Could you tell why this sequence is not visible or shown in the plot?

Thanks;

wdecoster commented 1 month ago

The plotting function randomly samples your data, to maximally show 10,000 dots in the plot. More dots makes things slower, and makes HTML images larger. It seems you have more reads than 10,000 and your longest molecule was removed. The idea is to show the overall distribution of the dataset, which would be reflected with 10k reads, but outliers could be lost.

desmodus1984 commented 3 weeks ago

Hi, I got a fastq.gz file from a friend, and I tried doing QC and Nanoplot crashed. I installed it fresh to a new environment. I used this code NanoPlot -t 12 --fastq JustinDMV002.fastq.gz --plots hex dot --maxlength 100000 -p JustinDMV002

Error message:

/home/juaguila/miniconda3/envs/pomoxis/lib/python3.7/site-packages/nanoplotter/nanoplotter_main.py:283: UserWarning: 

`distplot` is a deprecated function and will be removed in seaborn v0.14.0.

Please adapt your code to use either `displot` (a figure-level function with
similar flexibility) or `histplot` (an axes-level function for histograms).

For a guide to updating your code to use the new functions, please see
https://gist.github.com/mwaskom/de44147ed2974457ad6372750bbe5751

  alpha=0.8))
/home/juaguila/miniconda3/envs/pomoxis/lib/python3.7/site-packages/nanoplotter/nanoplotter_main.py:308: UserWarning: 

`distplot` is a deprecated function and will be removed in seaborn v0.14.0.

Please adapt your code to use either `displot` (a figure-level function with
similar flexibility) or `histplot` (an axes-level function for histograms).

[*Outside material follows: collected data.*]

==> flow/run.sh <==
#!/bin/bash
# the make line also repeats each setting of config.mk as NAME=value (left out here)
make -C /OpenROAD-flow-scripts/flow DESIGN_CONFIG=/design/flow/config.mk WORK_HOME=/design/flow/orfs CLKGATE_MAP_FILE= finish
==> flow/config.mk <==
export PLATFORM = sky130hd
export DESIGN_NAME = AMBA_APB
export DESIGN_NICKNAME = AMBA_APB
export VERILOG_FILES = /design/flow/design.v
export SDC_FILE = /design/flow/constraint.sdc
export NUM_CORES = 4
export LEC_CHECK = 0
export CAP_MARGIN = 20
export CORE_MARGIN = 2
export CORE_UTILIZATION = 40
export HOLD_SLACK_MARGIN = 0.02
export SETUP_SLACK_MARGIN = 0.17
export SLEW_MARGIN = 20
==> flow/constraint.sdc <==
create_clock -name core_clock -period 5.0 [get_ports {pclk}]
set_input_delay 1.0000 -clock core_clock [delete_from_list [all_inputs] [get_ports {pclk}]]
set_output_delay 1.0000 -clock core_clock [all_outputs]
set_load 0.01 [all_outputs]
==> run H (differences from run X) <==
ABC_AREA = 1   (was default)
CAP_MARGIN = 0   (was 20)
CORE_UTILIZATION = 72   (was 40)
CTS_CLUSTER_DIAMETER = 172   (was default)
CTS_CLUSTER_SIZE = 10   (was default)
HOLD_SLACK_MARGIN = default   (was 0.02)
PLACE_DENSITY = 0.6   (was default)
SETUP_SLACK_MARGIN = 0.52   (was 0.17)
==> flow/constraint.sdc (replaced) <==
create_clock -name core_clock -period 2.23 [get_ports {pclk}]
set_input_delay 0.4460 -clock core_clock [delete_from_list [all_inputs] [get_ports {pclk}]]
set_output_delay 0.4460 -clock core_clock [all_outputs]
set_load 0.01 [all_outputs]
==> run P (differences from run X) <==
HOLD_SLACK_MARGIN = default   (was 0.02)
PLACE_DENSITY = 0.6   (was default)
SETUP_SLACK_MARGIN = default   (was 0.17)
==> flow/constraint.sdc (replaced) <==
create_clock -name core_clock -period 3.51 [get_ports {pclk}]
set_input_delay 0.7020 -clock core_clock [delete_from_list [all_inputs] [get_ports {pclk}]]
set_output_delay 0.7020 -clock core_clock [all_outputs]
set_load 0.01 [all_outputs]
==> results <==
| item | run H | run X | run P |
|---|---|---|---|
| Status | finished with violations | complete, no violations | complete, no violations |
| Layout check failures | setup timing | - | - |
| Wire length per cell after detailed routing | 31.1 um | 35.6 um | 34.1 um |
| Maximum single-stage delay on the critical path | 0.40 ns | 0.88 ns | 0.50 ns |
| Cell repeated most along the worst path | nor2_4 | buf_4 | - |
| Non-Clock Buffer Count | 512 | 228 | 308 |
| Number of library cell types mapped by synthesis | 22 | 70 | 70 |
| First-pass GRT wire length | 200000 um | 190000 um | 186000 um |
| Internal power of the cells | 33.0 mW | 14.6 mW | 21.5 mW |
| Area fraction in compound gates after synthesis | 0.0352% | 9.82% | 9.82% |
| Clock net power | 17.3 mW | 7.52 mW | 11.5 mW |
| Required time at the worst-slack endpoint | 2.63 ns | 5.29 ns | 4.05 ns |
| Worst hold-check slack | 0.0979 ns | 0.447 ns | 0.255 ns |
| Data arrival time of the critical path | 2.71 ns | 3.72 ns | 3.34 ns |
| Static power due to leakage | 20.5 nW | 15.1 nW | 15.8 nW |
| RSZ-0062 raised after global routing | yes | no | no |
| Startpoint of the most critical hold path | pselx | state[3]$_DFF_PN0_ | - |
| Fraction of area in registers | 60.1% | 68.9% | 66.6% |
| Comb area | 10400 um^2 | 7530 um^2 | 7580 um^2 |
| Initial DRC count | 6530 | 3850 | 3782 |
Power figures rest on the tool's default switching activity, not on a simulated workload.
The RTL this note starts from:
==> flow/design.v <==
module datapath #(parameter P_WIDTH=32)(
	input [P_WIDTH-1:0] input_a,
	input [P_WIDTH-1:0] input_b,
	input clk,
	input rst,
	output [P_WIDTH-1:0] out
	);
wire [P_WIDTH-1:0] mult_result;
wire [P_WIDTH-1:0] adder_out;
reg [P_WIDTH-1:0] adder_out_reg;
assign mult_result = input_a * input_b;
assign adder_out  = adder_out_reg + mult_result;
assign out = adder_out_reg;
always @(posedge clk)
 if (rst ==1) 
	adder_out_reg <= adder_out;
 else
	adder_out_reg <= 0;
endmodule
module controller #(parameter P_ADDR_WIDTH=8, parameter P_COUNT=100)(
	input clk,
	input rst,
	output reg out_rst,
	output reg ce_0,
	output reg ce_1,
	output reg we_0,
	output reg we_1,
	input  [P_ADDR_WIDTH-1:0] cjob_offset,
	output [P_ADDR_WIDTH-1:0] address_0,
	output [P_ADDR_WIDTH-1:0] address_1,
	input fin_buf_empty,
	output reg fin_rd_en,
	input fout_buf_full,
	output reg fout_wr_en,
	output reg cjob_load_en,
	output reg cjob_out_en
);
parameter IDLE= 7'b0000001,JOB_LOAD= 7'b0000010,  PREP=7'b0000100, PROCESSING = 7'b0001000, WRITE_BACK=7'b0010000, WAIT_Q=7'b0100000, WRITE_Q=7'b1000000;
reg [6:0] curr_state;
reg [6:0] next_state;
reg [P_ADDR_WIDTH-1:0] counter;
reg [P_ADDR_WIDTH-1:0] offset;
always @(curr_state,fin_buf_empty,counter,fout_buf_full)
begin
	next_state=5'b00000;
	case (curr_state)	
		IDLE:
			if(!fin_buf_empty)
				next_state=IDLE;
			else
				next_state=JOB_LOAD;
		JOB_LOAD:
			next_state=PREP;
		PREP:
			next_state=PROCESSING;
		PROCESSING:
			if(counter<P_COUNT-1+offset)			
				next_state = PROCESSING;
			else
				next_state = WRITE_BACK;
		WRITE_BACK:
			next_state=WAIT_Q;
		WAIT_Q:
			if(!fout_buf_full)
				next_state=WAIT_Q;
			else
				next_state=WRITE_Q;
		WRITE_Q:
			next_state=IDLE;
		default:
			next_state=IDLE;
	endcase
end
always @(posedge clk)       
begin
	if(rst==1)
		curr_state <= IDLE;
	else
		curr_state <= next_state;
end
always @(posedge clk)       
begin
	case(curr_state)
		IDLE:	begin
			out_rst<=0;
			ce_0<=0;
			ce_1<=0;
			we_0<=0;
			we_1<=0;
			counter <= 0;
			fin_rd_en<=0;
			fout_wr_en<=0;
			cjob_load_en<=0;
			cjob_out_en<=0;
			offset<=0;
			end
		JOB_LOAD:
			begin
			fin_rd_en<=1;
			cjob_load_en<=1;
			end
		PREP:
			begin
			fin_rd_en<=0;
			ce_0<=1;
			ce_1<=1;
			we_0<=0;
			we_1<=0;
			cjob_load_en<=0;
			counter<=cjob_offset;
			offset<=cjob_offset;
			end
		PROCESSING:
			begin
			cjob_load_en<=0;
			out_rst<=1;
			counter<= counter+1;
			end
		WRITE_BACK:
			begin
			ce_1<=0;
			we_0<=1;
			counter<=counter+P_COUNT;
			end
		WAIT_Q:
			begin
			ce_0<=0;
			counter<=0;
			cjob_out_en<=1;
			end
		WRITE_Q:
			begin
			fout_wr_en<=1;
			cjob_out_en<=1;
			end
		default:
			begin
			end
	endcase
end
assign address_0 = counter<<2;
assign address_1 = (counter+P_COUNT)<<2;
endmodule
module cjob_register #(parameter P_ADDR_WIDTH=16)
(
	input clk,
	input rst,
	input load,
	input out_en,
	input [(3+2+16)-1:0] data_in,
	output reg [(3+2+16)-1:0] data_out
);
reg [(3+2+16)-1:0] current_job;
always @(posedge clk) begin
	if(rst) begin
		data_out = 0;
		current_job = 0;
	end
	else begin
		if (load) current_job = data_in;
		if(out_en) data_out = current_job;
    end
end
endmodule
## run 1
## fir
module fir
#(
    parameter   DIN_WIDTH    = 8    ,    
                FIR_TAP      = 16   ,    
                COEF_WIDTH   = 8    ,    
                DOUT_WIDTH   = 8        
)
(
    input           clk         ,
    input           rst_n       ,
    input           load_sw     ,                
    input       [ DIN_WIDTH-1:0]    data_in ,    
    input       [COEF_WIDTH-1:0]    coff_in ,    
    output      [DOUT_WIDTH-1:0]    data_out     
    );
make LEC_CHECK=0 ABC_AREA=1 CAP_MARGIN=20 CELL_PAD_IN_SITES_DETAIL_PLACEMENT=1 CORE_ASPECT_RATIO=1.55 CORE_MARGIN=2 CORE_UTILIZATION=40 CTS_CLUSTER_SIZE=93 GPL_TIMING_DRIVEN=0 HOLD_SLACK_MARGIN=0.21 SLEW_MARGIN=20 finish   # period 6.12 ns
run.sh (not shown) runs the stock make flow with config.mk's settings and CLKGATE_MAP_FILE=.
Run 1 ended with every stage complete and zero timing, DRC or antenna violations.
Edits applied to the flow inputs when going from run 1 to run 2:
Settings: CORE_ASPECT_RATIO removed (was 1.55); ABC_AREA removed (was 1); CORE_UTILIZATION changed from 40 to 66; CELL_PAD_IN_SITES_DETAIL_PLACEMENT removed (was 1); HOLD_SLACK_MARGIN removed (was 0.21); CTS_CLUSTER_SIZE removed (was 93); GPL_TIMING_DRIVEN removed (was 0); the clock period (ns, I/O delays scaled along) changed from 6.12 to 4.7.
[summary]
Run 2 vs run 1 — layout overhead on the synthesized area rose 12 points. Compared with run 1, number of DRC markers in iteration 0 in run 2 decreased by more than 10%. In run 2 relative to run 1, overall via count from detail_route had gone down by more than 10%. Of the two candidates, run 1 has the worse worst clock skew and run 2 the better one. Compared with run 1, run 2 instantiates a smaller number of standard cells. Layout checks on run 2: not met. Flow itself completed; violations: negative setup slack.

For a guide to updating your code to use the new functions, please see
https://gist.github.com/mwaskom/de44147ed2974457ad6372750bbe5751

  alpha=0.8))

If you read this then NanoPlot 1.30.1 has crashed :-(
Please try updating NanoPlot and see if that helps...

If not, please report this issue at https://github.com/wdecoster/NanoPlot/issues
If you could include the log file that would be really helpful.
Thanks!

Traceback (most recent call last):
  File "/home/juaguila/miniconda3/envs/pomoxis/bin/NanoPlot", line 10, in <module>
    sys.exit(main())
  File "/home/juaguila/miniconda3/envs/pomoxis/lib/python3.7/site-packages/nanoplot/NanoPlot.py", line 97, in main
    plots = make_plots(datadf, settings)
  File "/home/juaguila/miniconda3/envs/pomoxis/lib/python3.7/site-packages/nanoplot/NanoPlot.py", line 163, in make_plots
    plot_settings=plot_settings)
  File "/home/juaguila/miniconda3/envs/pomoxis/lib/python3.7/site-packages/nanoplotter/nanoplotter_main.py", line 135, in scatter
    height=10)
  File "/home/juaguila/miniconda3/envs/pomoxis/lib/python3.7/site-packages/seaborn/axisgrid.py", line 2311, in jointplot
    grid.plot_joint(plt.hexbin, **joint_kws)
  File "/home/juaguila/miniconda3/envs/pomoxis/lib/python3.7/site-packages/seaborn/axisgrid.py", line 1828, in plot_joint
    func(self.x, self.y, **kwargs)
  File "/home/juaguila/miniconda3/envs/pomoxis/lib/python3.7/site-packages/matplotlib/pyplot.py", line 2593, in hexbin
    is not None else {}), **kwargs)
  File "/home/juaguila/miniconda3/envs/pomoxis/lib/python3.7/site-packages/matplotlib/__init__.py", line 1565, in inner
    return func(ax, *map(sanitize_sequence, args), **kwargs)
  File "/home/juaguila/miniconda3/envs/pomoxis/lib/python3.7/site-packages/matplotlib/axes/_axes.py", line 4802, in hexbin
    collection.update(kwargs)
  File "/home/juaguila/miniconda3/envs/pomoxis/lib/python3.7/site-packages/matplotlib/artist.py", line 1006, in update
    ret = [_update_property(self, k, v) for k, v in props.items()]
  File "/home/juaguila/miniconda3/envs/pomoxis/lib/python3.7/site-packages/matplotlib/artist.py", line 1006, in <listcomp>
    ret = [_update_property(self, k, v) for k, v in props.items()]
  File "/home/juaguila/miniconda3/envs/pomoxis/lib/python3.7/site-packages/matplotlib/artist.py", line 1002, in _update_property
    .format(type(self).__name__, k))
AttributeError: 'PolyCollection' object has no property 'stat_func'

I don't understand the point of doing the update, when I just installed it today. I know the file is big, but I thought that it only uses 10.000, it is not using the entire dataset (14 GB of 16kb reads).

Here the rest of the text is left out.